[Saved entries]
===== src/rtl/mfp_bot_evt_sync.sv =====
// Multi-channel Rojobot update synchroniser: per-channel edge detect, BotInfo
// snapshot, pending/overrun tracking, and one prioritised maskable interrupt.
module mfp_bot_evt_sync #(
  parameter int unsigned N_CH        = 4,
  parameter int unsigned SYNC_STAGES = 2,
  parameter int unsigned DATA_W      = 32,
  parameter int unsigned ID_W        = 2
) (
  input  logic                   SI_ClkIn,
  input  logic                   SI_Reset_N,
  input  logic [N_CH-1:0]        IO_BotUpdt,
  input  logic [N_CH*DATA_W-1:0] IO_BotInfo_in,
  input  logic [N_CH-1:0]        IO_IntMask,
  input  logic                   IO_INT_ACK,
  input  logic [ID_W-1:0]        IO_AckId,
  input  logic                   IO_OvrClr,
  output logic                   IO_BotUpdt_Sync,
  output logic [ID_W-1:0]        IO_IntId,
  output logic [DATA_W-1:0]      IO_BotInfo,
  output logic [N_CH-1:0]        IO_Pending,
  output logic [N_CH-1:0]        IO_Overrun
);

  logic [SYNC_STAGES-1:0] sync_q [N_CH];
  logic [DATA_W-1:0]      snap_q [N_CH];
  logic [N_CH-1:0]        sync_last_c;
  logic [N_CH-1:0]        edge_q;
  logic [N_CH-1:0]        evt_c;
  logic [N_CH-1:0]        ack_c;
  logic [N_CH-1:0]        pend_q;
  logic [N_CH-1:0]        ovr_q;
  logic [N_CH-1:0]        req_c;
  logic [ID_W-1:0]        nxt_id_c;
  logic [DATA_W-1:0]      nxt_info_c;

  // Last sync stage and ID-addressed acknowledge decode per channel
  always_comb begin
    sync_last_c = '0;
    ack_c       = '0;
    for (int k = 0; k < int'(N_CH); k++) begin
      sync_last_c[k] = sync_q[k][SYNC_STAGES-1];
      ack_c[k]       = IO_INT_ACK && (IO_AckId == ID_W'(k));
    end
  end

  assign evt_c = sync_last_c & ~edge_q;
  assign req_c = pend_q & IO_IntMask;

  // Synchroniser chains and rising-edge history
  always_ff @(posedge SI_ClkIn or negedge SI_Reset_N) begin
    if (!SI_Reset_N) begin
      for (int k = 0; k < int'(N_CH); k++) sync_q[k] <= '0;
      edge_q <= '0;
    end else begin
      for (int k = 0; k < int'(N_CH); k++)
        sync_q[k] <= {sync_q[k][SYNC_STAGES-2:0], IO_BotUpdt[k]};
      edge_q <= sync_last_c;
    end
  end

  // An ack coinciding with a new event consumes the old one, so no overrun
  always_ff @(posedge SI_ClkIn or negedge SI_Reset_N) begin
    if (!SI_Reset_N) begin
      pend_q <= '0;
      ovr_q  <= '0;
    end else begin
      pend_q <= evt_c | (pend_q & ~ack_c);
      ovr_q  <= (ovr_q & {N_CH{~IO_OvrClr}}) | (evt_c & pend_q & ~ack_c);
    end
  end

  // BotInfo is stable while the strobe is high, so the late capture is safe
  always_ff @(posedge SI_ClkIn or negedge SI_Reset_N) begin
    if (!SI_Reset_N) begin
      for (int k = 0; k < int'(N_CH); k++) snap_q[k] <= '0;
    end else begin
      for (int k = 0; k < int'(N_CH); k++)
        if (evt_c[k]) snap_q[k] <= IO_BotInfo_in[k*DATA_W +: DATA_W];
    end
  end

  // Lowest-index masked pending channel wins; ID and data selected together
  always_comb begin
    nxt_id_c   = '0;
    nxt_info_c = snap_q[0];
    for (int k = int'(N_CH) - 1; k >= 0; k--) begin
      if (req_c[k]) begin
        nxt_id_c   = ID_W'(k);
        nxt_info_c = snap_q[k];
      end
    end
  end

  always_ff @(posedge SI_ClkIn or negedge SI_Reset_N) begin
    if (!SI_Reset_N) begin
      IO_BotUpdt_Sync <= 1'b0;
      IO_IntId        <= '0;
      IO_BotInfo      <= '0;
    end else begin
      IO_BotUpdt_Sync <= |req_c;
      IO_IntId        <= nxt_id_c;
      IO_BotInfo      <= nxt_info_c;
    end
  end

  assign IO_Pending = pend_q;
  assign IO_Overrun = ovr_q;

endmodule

* * *

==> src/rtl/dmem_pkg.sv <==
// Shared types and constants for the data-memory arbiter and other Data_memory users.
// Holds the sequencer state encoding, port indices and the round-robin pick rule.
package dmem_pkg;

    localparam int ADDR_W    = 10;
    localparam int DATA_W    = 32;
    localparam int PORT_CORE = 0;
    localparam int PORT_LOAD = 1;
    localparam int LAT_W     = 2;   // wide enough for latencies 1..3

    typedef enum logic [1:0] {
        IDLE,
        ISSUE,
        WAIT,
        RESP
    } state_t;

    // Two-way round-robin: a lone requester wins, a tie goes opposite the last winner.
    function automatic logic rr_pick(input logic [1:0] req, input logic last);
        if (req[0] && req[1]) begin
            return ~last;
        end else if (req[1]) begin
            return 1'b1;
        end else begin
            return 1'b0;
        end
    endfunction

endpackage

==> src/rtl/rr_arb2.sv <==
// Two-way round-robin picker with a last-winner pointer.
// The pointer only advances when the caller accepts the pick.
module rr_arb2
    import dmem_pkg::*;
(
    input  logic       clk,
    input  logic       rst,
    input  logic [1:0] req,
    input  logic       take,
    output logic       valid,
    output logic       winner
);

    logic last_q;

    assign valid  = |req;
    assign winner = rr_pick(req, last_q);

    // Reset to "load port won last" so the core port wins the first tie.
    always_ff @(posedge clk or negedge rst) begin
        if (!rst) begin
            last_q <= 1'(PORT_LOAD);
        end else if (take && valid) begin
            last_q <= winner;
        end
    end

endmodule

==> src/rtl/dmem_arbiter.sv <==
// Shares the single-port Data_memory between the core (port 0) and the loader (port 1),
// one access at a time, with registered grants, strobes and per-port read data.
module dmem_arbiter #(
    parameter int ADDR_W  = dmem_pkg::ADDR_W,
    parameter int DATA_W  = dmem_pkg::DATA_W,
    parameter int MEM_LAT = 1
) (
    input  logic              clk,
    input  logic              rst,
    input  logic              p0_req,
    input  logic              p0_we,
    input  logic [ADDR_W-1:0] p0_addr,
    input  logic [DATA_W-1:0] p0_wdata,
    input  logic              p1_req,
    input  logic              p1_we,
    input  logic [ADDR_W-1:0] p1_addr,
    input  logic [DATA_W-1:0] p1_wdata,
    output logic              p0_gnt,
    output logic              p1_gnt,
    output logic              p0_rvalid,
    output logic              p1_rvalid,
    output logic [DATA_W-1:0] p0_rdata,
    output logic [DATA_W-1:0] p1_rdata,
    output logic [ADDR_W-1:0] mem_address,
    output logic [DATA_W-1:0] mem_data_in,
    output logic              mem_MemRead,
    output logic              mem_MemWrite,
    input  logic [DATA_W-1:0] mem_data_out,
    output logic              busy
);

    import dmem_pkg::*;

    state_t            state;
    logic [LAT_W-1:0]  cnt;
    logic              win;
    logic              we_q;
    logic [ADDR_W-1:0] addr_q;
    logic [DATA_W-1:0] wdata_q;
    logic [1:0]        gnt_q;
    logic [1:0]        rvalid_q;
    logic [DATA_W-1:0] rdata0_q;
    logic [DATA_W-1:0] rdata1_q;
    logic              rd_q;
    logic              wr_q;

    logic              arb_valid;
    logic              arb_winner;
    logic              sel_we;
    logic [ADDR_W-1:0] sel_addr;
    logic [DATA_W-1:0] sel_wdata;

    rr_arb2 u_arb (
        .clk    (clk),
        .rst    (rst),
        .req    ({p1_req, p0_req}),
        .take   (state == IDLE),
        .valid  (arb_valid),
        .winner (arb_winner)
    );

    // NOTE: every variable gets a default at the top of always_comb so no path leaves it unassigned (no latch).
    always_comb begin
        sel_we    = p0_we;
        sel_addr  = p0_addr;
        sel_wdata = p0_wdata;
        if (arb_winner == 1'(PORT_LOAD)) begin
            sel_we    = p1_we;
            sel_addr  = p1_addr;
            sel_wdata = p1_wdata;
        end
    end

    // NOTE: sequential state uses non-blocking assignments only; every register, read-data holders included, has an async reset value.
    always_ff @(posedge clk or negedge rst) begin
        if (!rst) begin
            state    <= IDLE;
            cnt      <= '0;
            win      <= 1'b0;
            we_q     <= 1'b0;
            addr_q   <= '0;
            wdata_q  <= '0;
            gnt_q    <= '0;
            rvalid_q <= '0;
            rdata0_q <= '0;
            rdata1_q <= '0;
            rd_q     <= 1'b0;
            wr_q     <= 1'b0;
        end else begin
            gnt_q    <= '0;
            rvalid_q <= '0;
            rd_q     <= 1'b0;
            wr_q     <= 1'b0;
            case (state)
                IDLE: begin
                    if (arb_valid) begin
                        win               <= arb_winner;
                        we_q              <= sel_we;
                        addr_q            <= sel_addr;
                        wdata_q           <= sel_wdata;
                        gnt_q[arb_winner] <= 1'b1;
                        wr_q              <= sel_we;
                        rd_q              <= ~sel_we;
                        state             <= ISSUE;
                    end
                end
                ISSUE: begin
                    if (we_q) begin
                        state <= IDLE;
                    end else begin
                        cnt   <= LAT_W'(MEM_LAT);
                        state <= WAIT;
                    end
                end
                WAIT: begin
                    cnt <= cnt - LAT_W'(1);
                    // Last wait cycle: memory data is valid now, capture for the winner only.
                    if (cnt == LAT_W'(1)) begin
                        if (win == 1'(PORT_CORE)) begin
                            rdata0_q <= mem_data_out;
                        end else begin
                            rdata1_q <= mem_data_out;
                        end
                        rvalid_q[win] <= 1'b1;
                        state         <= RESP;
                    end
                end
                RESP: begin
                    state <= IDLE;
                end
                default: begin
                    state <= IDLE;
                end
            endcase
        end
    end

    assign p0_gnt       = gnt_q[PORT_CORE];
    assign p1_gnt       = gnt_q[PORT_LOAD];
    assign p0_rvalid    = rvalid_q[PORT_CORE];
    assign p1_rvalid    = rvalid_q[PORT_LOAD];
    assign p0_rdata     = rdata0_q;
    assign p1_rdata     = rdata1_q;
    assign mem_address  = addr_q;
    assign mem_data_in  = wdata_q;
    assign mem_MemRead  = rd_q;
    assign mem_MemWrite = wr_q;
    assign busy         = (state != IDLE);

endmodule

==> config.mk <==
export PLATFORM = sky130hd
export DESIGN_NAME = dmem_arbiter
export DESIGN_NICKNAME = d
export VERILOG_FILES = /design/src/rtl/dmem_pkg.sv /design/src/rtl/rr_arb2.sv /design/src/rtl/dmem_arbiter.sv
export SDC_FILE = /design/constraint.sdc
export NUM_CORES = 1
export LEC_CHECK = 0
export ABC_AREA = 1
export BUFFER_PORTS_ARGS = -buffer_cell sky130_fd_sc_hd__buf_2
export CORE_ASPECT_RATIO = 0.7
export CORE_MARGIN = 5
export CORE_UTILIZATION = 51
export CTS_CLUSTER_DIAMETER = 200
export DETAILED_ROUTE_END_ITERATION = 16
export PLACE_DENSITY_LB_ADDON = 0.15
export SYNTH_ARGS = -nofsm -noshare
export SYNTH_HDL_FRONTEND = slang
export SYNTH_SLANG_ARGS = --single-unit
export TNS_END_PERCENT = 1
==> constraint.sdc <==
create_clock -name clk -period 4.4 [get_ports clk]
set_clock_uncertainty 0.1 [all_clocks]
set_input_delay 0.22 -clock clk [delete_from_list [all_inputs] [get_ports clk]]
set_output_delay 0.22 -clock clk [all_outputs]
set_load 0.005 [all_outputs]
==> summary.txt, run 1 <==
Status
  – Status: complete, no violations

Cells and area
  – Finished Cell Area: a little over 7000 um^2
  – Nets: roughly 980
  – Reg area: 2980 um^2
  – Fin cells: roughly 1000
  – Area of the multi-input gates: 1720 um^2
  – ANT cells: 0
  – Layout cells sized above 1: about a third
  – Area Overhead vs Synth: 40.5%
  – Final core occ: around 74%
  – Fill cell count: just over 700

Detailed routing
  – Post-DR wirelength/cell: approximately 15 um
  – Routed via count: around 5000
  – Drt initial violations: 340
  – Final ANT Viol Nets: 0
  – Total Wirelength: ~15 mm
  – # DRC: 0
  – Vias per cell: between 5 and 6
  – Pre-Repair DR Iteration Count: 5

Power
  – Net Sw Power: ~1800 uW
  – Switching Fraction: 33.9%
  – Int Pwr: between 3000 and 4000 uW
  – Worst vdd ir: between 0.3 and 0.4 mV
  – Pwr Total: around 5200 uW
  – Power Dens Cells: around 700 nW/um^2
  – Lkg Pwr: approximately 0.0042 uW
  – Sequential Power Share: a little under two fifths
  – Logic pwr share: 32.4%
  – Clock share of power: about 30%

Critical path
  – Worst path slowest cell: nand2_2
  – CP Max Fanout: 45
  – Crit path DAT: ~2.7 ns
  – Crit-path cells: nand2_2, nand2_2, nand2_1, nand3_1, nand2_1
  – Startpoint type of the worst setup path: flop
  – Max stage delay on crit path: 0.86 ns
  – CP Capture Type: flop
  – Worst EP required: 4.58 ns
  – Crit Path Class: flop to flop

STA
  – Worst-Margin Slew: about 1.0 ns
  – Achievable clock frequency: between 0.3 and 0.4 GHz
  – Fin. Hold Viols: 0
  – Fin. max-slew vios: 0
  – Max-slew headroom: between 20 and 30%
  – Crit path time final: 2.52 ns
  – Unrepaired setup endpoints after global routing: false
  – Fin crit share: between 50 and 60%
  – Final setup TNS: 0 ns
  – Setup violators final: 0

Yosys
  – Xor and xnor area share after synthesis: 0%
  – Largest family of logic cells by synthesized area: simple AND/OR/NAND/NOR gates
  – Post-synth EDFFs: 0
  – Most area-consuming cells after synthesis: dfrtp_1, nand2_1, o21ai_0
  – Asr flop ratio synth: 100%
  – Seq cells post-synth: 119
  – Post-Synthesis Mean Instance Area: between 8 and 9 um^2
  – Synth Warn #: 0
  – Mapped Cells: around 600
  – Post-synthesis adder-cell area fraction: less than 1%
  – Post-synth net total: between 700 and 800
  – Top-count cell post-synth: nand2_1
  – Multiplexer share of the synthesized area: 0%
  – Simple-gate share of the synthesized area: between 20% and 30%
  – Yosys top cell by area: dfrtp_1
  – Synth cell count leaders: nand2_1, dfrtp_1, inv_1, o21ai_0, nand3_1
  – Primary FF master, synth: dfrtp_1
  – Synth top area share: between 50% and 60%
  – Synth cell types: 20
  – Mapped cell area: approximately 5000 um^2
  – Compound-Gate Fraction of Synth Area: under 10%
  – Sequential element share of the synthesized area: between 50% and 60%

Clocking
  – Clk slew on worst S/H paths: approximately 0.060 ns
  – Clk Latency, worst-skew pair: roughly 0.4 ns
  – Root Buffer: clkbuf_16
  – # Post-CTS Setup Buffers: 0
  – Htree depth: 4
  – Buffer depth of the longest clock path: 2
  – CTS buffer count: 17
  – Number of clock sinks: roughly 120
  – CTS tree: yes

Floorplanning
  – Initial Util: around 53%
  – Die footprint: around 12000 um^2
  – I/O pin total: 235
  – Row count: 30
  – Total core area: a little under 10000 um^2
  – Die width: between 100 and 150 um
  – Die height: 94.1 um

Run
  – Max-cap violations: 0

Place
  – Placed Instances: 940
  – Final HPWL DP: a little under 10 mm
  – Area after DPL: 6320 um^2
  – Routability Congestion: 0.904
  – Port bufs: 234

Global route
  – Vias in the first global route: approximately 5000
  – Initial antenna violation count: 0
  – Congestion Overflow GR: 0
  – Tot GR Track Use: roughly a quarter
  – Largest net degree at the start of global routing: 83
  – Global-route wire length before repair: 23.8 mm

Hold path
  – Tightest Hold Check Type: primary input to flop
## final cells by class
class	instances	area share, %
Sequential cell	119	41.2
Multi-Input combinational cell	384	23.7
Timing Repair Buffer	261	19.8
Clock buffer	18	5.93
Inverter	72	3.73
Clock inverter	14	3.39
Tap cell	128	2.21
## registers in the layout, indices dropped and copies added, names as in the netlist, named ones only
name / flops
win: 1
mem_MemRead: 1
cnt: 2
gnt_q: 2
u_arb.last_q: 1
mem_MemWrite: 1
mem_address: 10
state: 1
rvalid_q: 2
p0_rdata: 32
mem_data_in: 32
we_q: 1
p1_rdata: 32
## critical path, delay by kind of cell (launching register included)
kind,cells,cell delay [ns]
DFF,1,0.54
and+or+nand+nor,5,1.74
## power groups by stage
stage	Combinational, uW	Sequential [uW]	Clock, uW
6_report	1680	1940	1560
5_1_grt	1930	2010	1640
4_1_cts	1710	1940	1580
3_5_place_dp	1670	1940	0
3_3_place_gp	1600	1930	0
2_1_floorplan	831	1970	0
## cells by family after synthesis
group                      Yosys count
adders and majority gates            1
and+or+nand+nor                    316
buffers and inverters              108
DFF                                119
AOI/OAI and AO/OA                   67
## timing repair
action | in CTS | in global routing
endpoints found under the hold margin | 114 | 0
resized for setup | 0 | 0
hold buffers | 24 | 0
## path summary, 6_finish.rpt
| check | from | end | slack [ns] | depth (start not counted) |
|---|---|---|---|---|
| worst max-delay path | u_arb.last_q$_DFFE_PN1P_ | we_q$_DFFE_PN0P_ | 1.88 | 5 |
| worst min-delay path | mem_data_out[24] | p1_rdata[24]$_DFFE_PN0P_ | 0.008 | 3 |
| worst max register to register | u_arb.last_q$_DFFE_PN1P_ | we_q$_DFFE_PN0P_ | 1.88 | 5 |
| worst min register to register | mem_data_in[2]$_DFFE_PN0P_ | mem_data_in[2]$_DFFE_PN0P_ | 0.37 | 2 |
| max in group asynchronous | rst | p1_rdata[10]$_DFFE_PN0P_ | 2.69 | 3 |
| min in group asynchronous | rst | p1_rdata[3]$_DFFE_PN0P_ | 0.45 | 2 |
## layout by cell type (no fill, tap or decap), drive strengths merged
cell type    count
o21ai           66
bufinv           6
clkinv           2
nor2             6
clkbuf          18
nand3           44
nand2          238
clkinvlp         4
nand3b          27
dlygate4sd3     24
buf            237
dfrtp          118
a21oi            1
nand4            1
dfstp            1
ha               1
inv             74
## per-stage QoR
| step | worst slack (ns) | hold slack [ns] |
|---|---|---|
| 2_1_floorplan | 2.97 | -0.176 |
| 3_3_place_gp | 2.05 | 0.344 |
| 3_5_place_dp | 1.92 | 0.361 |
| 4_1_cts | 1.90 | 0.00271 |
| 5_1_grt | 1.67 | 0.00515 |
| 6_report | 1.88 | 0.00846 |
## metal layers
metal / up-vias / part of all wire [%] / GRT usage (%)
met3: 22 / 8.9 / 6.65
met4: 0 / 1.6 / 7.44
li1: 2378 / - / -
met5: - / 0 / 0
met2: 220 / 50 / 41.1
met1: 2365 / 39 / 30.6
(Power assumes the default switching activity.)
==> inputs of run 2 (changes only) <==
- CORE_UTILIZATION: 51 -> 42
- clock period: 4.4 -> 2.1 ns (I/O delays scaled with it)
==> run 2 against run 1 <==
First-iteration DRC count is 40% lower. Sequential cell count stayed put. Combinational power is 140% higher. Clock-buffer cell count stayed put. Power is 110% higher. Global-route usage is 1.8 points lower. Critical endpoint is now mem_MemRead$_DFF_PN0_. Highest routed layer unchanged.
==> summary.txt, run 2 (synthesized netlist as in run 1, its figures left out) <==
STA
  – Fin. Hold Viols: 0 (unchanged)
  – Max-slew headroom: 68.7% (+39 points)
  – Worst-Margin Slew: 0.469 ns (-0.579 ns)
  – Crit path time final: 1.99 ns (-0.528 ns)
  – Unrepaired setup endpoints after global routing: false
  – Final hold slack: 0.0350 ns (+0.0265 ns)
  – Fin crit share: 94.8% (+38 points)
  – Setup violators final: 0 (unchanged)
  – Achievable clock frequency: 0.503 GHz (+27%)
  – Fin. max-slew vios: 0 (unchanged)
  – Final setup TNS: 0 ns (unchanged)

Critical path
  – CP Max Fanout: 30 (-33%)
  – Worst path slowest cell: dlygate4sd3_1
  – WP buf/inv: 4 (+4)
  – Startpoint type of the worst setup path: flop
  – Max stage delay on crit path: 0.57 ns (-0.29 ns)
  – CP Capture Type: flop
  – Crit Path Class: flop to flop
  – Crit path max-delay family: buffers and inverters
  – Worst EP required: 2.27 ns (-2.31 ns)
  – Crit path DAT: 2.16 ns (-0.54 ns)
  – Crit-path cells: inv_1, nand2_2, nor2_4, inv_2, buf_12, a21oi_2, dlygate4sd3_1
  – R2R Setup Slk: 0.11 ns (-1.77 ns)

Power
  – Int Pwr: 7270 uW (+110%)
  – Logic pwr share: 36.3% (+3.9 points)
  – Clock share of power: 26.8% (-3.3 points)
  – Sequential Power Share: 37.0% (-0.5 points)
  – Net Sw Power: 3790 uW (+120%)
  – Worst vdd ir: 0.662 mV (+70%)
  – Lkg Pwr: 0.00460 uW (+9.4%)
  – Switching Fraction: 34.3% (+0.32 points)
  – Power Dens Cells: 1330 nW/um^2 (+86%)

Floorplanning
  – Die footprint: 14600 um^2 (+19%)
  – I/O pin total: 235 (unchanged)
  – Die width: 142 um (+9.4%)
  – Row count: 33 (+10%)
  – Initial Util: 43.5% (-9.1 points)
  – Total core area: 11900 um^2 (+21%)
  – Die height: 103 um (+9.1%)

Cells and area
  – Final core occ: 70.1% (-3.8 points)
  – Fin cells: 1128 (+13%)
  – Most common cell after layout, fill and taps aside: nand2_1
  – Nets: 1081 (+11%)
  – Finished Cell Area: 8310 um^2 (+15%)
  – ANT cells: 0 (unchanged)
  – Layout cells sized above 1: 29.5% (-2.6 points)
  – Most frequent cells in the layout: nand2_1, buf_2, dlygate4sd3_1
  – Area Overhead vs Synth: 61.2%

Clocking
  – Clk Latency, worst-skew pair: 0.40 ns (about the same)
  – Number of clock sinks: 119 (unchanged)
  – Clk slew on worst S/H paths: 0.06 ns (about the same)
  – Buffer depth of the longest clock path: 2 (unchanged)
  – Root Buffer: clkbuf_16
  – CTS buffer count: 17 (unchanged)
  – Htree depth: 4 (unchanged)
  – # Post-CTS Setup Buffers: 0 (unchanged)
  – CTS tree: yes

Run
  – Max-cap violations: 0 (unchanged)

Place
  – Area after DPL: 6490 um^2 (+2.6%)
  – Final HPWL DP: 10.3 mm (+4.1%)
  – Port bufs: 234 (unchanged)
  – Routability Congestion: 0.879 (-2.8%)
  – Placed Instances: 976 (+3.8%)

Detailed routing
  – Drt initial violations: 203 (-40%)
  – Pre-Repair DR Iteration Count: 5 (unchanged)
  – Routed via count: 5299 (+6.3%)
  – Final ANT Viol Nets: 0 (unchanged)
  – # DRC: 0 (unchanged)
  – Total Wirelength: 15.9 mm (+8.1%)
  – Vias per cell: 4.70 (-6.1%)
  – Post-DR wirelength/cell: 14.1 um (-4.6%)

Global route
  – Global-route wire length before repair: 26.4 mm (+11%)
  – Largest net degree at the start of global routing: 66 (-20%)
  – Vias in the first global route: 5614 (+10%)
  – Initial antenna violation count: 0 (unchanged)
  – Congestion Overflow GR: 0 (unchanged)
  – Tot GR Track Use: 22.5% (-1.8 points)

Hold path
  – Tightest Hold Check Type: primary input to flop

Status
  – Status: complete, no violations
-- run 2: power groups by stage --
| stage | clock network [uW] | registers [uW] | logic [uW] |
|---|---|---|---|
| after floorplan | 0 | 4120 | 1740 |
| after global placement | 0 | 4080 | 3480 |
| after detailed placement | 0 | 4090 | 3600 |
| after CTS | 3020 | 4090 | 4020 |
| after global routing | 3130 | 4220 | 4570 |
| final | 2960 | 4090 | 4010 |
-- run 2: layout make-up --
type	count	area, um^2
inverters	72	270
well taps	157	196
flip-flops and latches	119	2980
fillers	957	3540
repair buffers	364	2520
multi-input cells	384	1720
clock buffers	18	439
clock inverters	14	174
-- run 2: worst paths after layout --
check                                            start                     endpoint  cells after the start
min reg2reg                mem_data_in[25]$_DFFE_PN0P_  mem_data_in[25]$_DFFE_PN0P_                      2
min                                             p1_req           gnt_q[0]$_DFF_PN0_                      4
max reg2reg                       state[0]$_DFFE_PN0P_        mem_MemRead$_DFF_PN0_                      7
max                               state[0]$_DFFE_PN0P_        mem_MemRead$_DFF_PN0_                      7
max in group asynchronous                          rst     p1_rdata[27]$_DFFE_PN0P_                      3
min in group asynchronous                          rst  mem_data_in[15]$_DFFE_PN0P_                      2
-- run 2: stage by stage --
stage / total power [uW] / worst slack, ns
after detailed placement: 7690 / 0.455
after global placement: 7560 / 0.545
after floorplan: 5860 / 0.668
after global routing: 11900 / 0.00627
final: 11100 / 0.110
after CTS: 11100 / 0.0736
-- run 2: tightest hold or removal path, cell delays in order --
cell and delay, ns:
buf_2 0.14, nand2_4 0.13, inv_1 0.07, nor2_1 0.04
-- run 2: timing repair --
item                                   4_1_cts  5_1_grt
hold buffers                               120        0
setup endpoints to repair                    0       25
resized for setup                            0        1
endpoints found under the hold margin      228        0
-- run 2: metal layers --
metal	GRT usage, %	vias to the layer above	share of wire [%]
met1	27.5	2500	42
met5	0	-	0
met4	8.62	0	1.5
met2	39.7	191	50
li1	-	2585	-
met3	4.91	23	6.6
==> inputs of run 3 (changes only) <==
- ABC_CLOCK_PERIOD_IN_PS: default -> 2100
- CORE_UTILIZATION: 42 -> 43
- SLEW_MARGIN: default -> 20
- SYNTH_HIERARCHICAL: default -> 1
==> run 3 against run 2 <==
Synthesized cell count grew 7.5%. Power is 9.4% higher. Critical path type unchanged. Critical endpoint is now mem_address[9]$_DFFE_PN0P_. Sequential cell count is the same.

◆ **Your assignment**
Look above for the line with "1.92 | 0.361 |" and the line with "met1: 2365 / 39 / 30.6"; transcribe both and all lines in between, exactly, and nothing else.

◆ **Expected answer**
| 3_5_place_dp | 1.92 | 0.361 |
| 4_1_cts | 1.90 | 0.00271 |
| 5_1_grt | 1.67 | 0.00515 |
| 6_report | 1.88 | 0.00846 |
## metal layers
metal / up-vias / part of all wire [%] / GRT usage (%)
met3: 22 / 8.9 / 6.65
met4: 0 / 1.6 / 7.44
li1: 2378 / - / -
met5: - / 0 / 0
met2: 220 / 50 / 41.1
met1: 2365 / 39 / 30.6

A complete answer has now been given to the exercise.